I remember it like it was yesterday. I was 18 years old, institutionalized on the mental health floor, and trying to justify my suicide attempt in group therapy. Another woman, about twenty years older than me, scolded me out because I wanted to kill myself and told me how lucky I should feel because I was getting psychiatric help at such a young age and that she had to live with her illness longer than I had been alive.
Well, here I am, woman almost fifteen year later, and still getting psychiatric help. I’m still in therapy and have been in the looney bin several times since I was 18. So what does that make me? A failure? Worthless? Wasteful? Shouldn’t early intervention mean that my life would be a panacea and I would have no problems?
If that’s the case then I have failed miserably. I’ve been in therapy for a long time and I’ve been to alot of groups with varying ages. I never tell someone younger than me that they are lucky to get help early in life. I never feel jealous because they are getting help as a teenager.
Just because you receive help doesn’t mean you are helped, and that is the difference. And the help you get may not be what you really need, but it may just keep you alive for the moment.
I remember all my therapists. Some of them were great, some not so great. I’ve still got some of the same problems I had when I first started therapy fifteen years ago. I still dissociate; I still am depressed; I still have an eating disorder; I still self harm. If I wanted to I could throw a pity party and mope and mourn all the years wasted and sacrificed to ineffectual therapy. But even though I still have a long way to go to achieve mental health, I know that I’ve made progress.

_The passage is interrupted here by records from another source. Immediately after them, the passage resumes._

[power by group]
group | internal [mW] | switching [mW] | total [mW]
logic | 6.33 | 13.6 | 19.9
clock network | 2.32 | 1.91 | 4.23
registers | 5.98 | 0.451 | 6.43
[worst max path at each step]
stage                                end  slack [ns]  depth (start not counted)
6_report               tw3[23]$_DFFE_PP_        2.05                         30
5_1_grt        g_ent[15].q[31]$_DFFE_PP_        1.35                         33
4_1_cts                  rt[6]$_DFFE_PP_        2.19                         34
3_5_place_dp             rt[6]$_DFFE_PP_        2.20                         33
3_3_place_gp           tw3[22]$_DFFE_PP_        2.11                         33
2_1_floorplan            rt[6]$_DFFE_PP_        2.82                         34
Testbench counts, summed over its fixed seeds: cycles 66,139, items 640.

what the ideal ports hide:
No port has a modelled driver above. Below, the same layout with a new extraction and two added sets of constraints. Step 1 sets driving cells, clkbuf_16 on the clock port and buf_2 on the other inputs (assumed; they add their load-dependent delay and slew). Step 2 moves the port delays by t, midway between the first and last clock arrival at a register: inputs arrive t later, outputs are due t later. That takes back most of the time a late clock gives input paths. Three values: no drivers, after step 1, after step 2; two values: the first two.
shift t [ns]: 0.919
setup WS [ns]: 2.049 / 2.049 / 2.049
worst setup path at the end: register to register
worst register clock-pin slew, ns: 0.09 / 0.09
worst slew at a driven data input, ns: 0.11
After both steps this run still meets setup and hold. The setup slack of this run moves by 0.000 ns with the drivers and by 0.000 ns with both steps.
From an optimization exercise on the open Yosys and OpenROAD flow, aimed at small area; shortcuts taken in it are not production practice. The RTL was checked by simulation tests, not by an equivalence proof against the original design.

== P ==
// bisecur_codec
module bisecur_codec (
    input  wire         clk,
    input  wire         rst,
    input  wire [31:0]  te_short,
    input  wire [31:0]  te_delta,
    input  wire         op_valid,
    input  wire [7:0]   op_code,
    input  wire         op_level,
    input  wire [31:0]  op_dur,
    input  wire         op_en,
    input  wire         op_src,
    input  wire         op_key_valid,
    input  wire         op_rep_valid,
    input  wire [15:0]  op_bit_count,
    input  wire [31:0]  op_repeat,
    input  wire [175:0] op_key,
    output reg          rsp_valid,
    output reg  [2:0]   rsp_status,
    output reg          rsp_sym_valid,
    output reg          rsp_sym_level,
    output reg  [31:0]  rsp_sym_dur,
    output wire         pkt_ready,
    output wire         rx_full,
    output wire [175:0] pkt_key,
    output wire [7:0]   pkt_calc,
    output wire         pkt_known,
    output wire         pkt_ok,
    output wire         pkt_valid
);
export LEC_CHECK = 0
export CAP_MARGIN = 20
export CORE_MARGIN = 2
export CORE_UTILIZATION = 40
export SLEW_MARGIN = 20
create_clock -name core_clock -period 14.0 [get_ports {clk}]
standard.sh (not shown) runs the stock make flow with config.mk's settings and CLKGATE_MAP_FILE= SYNTH_SCRIPT=/design/flow/synth_recipe.tcl, a recipe that flattens the netlist after the stock synthesis.
==> flow/flow/run.sh <==
#!/bin/bash
# Layout flow: the standard synthesis (standard.sh synth, unchanged), then
# the combinational logic of its netlist re-mapped for area by ABC (registers
# and full-adder cells kept as they are, same names and cell types), then the
# standard ORFS layout (standard.sh finish) on that netlist, with:
#  - every input and output port buffered with buf_1;
#  - clock tree synthesis without dummy loads, built from clkbuf_4 with
#    sink clusters of up to 8 flip-flops.
# Logs in this folder: flow_synth.log (standard synthesis), flow_resyn.log
# (the re-mapping, Yosys and ABC), flow_make.log (the rest of the layout);
# each ORFS step also keeps its own log under orfs/logs/.
set -euo pipefail
HERE=$PWD
F=$HERE/flow
R=$HERE/orfs/results/$FLOW_PLATFORM/bisecur_codec/base
LIB=$FLOW_HOME/platforms/$FLOW_PLATFORM/lib/sky130_fd_sc_hd__tt_025C_1v80.lib
YOSYS=$FLOW_HOME/../tools/install/yosys/bin/yosys
export BUFFER_PORTS_ARGS="-buffer_cell sky130_fd_sc_hd__buf_1"
export CTS_ARGS="-sink_clustering_enable -repair_clock_nets -sink_clustering_size 8 -sink_clustering_max_diameter 50 -dont_use_dummy_load -buf_list sky130_fd_sc_hd__clkbuf_4"

bash standard.sh synth > flow_synth.log 2>&1
cp $R/1_2_yosys.v $HERE/std_synth.v
sed -e "s#@LIB@#$LIB#g" -e "s#@IN@#$HERE/std_synth.v#" -e "s#@TOP@#$FLOW_TOP#" \
    -e "s#@DONTUSE@#$(cat $F/dont_use.txt)#" -e "s#@ABC@#$F/abc.script#" \
    -e "s#@STAT@#$HERE/resyn_stat.txt#" -e "s#@OUT@#$HERE/resyn.v#" $F/resyn.ys.in > $HERE/resyn.ys
$YOSYS -s $HERE/resyn.ys > flow_resyn.log 2>&1
cp $HERE/resyn.v $R/1_2_yosys.v
rm -f $R/1_synth.odb $R/1_synth.sdc
bash standard.sh finish > flow_make.log 2>&1
Other scripts of this flow, unchanged in this note and not shown: flow/flow/abc.script, flow/flow/dont_use.txt, flow/flow/resyn.ys.in
Changes in Q relative to P:
--- a/flow/design.v
+++ b/flow/design.v
@@ -49,35 +49,24 @@
             c0 = 1'b0;
             c1 = 1'b1;
             for (k = 16; k < 32; k = k + 1) begin
                 s0[k-16] = a[k] ^ b[k] ^ c0;
                 c0 = (a[k] & b[k]) | (a[k] & c0) | (b[k] & c0);
                 s1[k-16] = a[k] ^ b[k] ^ c1;
                 c1 = (a[k] & b[k]) | (a[k] & c1) | (b[k] & c1);
             end
             add32[31:16] = c ? s1 : s0;
             add32[32] = c ? c1 : c0;
         end
     endfunction
-    function [31:0] add3;
-        input [31:0] a, b, d;
-        reg [31:0] ps, pc;
-        reg [32:0] r;
-        begin
-            ps = a ^ b ^ d;
-            pc = (a & b) | (a & d) | (b & d);
-            r = add32(ps, {pc[30:0], 1'b0}, 1'b0);
-            add3 = r[31:0];
-        end
-    endfunction
     function [31:0] dec32;
         input [31:0] a;
         integer k;
         reg b;
         begin
             b = 1'b1;
             for (k = 0; k < 32; k = k + 1) begin
                 dec32[k] = a[k] ^ b;
                 b = b & ~a[k];
             end
         end
     endfunction
@@ -116,28 +105,31 @@
     reg         e_cur;      
     wire op_dreset = (op_code == 8'h30);
     wire op_feed   = (op_code == 8'h31);
     wire op_setcb  = (op_code == 8'h32);
     wire op_parse  = (op_code == 8'h42);
     wire op_ser    = (op_code == 8'h43);
     wire op_load   = (op_code == 8'h50);
     wire op_yield  = (op_code == 8'h51);
     wire op_stop   = (op_code == 8'h52);
     wire op_legal  = op_dreset | op_feed | op_setcb | op_parse | op_ser |
                      op_load | op_yield | op_stop;
     wire [31:0] te_long = {te_short[30:0], 1'b0};
+    wire [31:0] te_4    = {te_short[29:0], 2'b00};
     wire [31:0] n_mark  = {te_short[28:0], 3'b000};
-    reg s1, s2, s8, sf;      
-    wire [31:0] x_base = ({32{s1}} & te_short) | ({32{s2}} & te_long) | ({32{s8}} & n_mark);
-    wire [31:0] x_nom  = add3(x_base, {32{sf}} & te_short, {32{sf}} & {1'b0, te_short[31:1]});
+    reg s1, s2, s4, s8, sf;      
+    wire [31:0] x_base = ({32{s1}} & te_short) | ({32{s2}} & te_long) |
+                         ({32{s4}} & te_4) | ({32{s8}} & n_mark);
+    wire [32:0] x_s    = add32(x_base, {32{sf}} & ~{1'b0, te_short[31:1]}, sf & ~te_short[0]);
+    wire [31:0] x_nom  = x_s[31:0];
     wire [32:0] d_hi = add32(op_dur, te_delta, 1'b0);      
     wire [32:0] d_lo = add32(op_dur, ~te_delta, 1'b1);     
     wire m_short = (d_hi[32] | lt32(te_short, d_hi[31:0])) & (~d_lo[32] | lt32(d_lo[31:0], te_short));
     wire m_long  = (d_hi[32] | lt32(te_long,  d_hi[31:0])) & (~d_lo[32] | lt32(d_lo[31:0], te_long));
     wire m_x     = (d_hi[32] | lt32(x_nom,    d_hi[31:0])) & (~d_lo[32] | lt32(d_lo[31:0], x_nom));
     wire cx160 = pbuf[108] ^ pbuf[92];
     wire cx161 = pbuf[118] ^ pbuf[113];
     wire cx162 = pbuf[107] ^ pbuf[91];
     wire cx163 = pbuf[109] ^ pbuf[106];
     wire cx164 = pbuf[116] ^ pbuf[110];
     wire cx165 = pbuf[115] ^ pbuf[105];
     wire cx166 = pbuf[119] ^ cx161;
@@ -684,36 +676,39 @@
     wire e_h0     = (e_cnt[5:0] == 6'd0);
     wire e_h41    = e_cnt[5] & e_cnt[3] & ~e_cnt[2] & ~e_cnt[1] & e_cnt[0];
     wire e_hsync  = e_cnt[5] & e_cnt[3] & (e_cnt[2] | e_cnt[1]);
     wire e_h45    = e_cnt[5] & e_cnt[3] & e_cnt[2] & e_cnt[0];
     wire e_close  = e_cnt[7] & e_cnt[5] & e_cnt[4];
     wire e_same   = ~e_sub & (e_cur == e_prev);
     wire e_run    = eactive & (erep != 32'd0);
     wire e_level  = e_hdr ? e_cnt[0] : (e_sub ? e_cur : ~e_prev);
     always @* begin
         if (op_code[6]) begin
             if (e_hdr) begin
                 s1 = ~e_h0 & ~e_h41 & ~e_hsync;
-                s2 = e_hsync;
+                s2 = e_hsync | e_h0;
+                s4 = 1'b0;
                 s8 = e_h41;
                 sf = e_h0;
             end else begin
                 s1 = ~e_close & (e_sub | e_same);
-                s2 = e_close | ~(e_sub | e_same);
+                s2 = ~e_close & ~(e_sub | e_same);
+                s4 = e_close;
                 s8 = 1'b0;
                 sf = e_close;
             end
         end else begin
             s1 = 1'b0;
-            s2 = d_state[2];
+            s2 = ~d_state[2] & ~(d_state == S_PAS);
+            s4 = d_state[2];
             s8 = (d_state == S_PAS);
             sf = ~(d_state == S_PAS);
         end
     end
     wire d175     = dcnt[7] & dcnt[5] & dcnt[3] & dcnt[2] & dcnt[1] & dcnt[0];
     wire k_short  = lz_s | (lz_175 & lz_x);
     wire k_any    = k_short | lz_l;
     always @* begin
         d_state = dstate;
         d_app   = 1'b0;
         if (lz_feed) begin
             case (dstate)
Notes after the runs:
Between P and Q, the flow reports clock buffer count increasing by a few percent. Diff P -> Q | utilization after layout | increase of 0.42 points. Final critical-path required period was higher in P than in Q. Comparing Q and P, the higher slew at the pin closest to its max-slew limit was measured on Q. On total global routing track utilization, Q and P are basically level. In the metrics for Q and P, the one carrying the higher non-clock buffer count is Q. In the flow results for Q and P, the number of ordinary inverters in the final layout is larger on P.

## what the ideal ports hide
The flow's constraints put no driver on any port. The routed layouts listed below were extracted and timed again, unchanged, in two steps. Step 1 sets driving cells, clkbuf_16 on the clock port and buf_2 on the other inputs (assumed; they add their load-dependent delay and slew). Step 2 also shifts input and output timing later by t, the mid clock arrival at the registers, as if the neighbouring blocks saw the same clock. a / b / c = ideal ports / drivers / drivers and shift; a / b = the first two.
| run | t (ns) | setup WS [ns] | worst slew at a driven data input, ns |
|---|---|---|---|
| P | 0.948 | 0.387 / 0.426 / -0.522 | 0.14 |
| Q | 0.933 | 0.496 / 0.541 / -0.392 | 0.15 |
Met with ideal ports but missed after step 2: setup timing in P and Q. The setup slack of P, which loses most, moves by +0.039 ns with the drivers and by -0.909 ns with both steps.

Every stage of my life has given me opportunities to grow. I’ve done the best I can do at any given moment. The wear and tear I’ve experienced in my life has afforded me the opportunity to gain wisdom, so the therapy wasn’t a waste. And I’m not a waste because I’m not the poster child for mental health.
So to the woman that told me 15 years ago how lucky I was to get help early, I say fuck off. By saying that you invalidate me and how I’ve been scraping and clawing and scratching my way up the mountain for help. I’m not going to let myself feel like a waste and a disaster just because I’m not “fixed.”
To the rest of the world that might look at me and say “what the fuck is wrong with you that fifteen years of therapy won’t fix?, I try to tell myself, “Big deal.” So what that I’ve been in therapy for 15 years. That shows a sign of hope. At least I haven’t given up. At least I still try.
I know that one day my smile will be genuine and my laughter authentic. Then will I celebrate all the years, whether it’s 15 or 25, that I struggled and battled to be happy and free.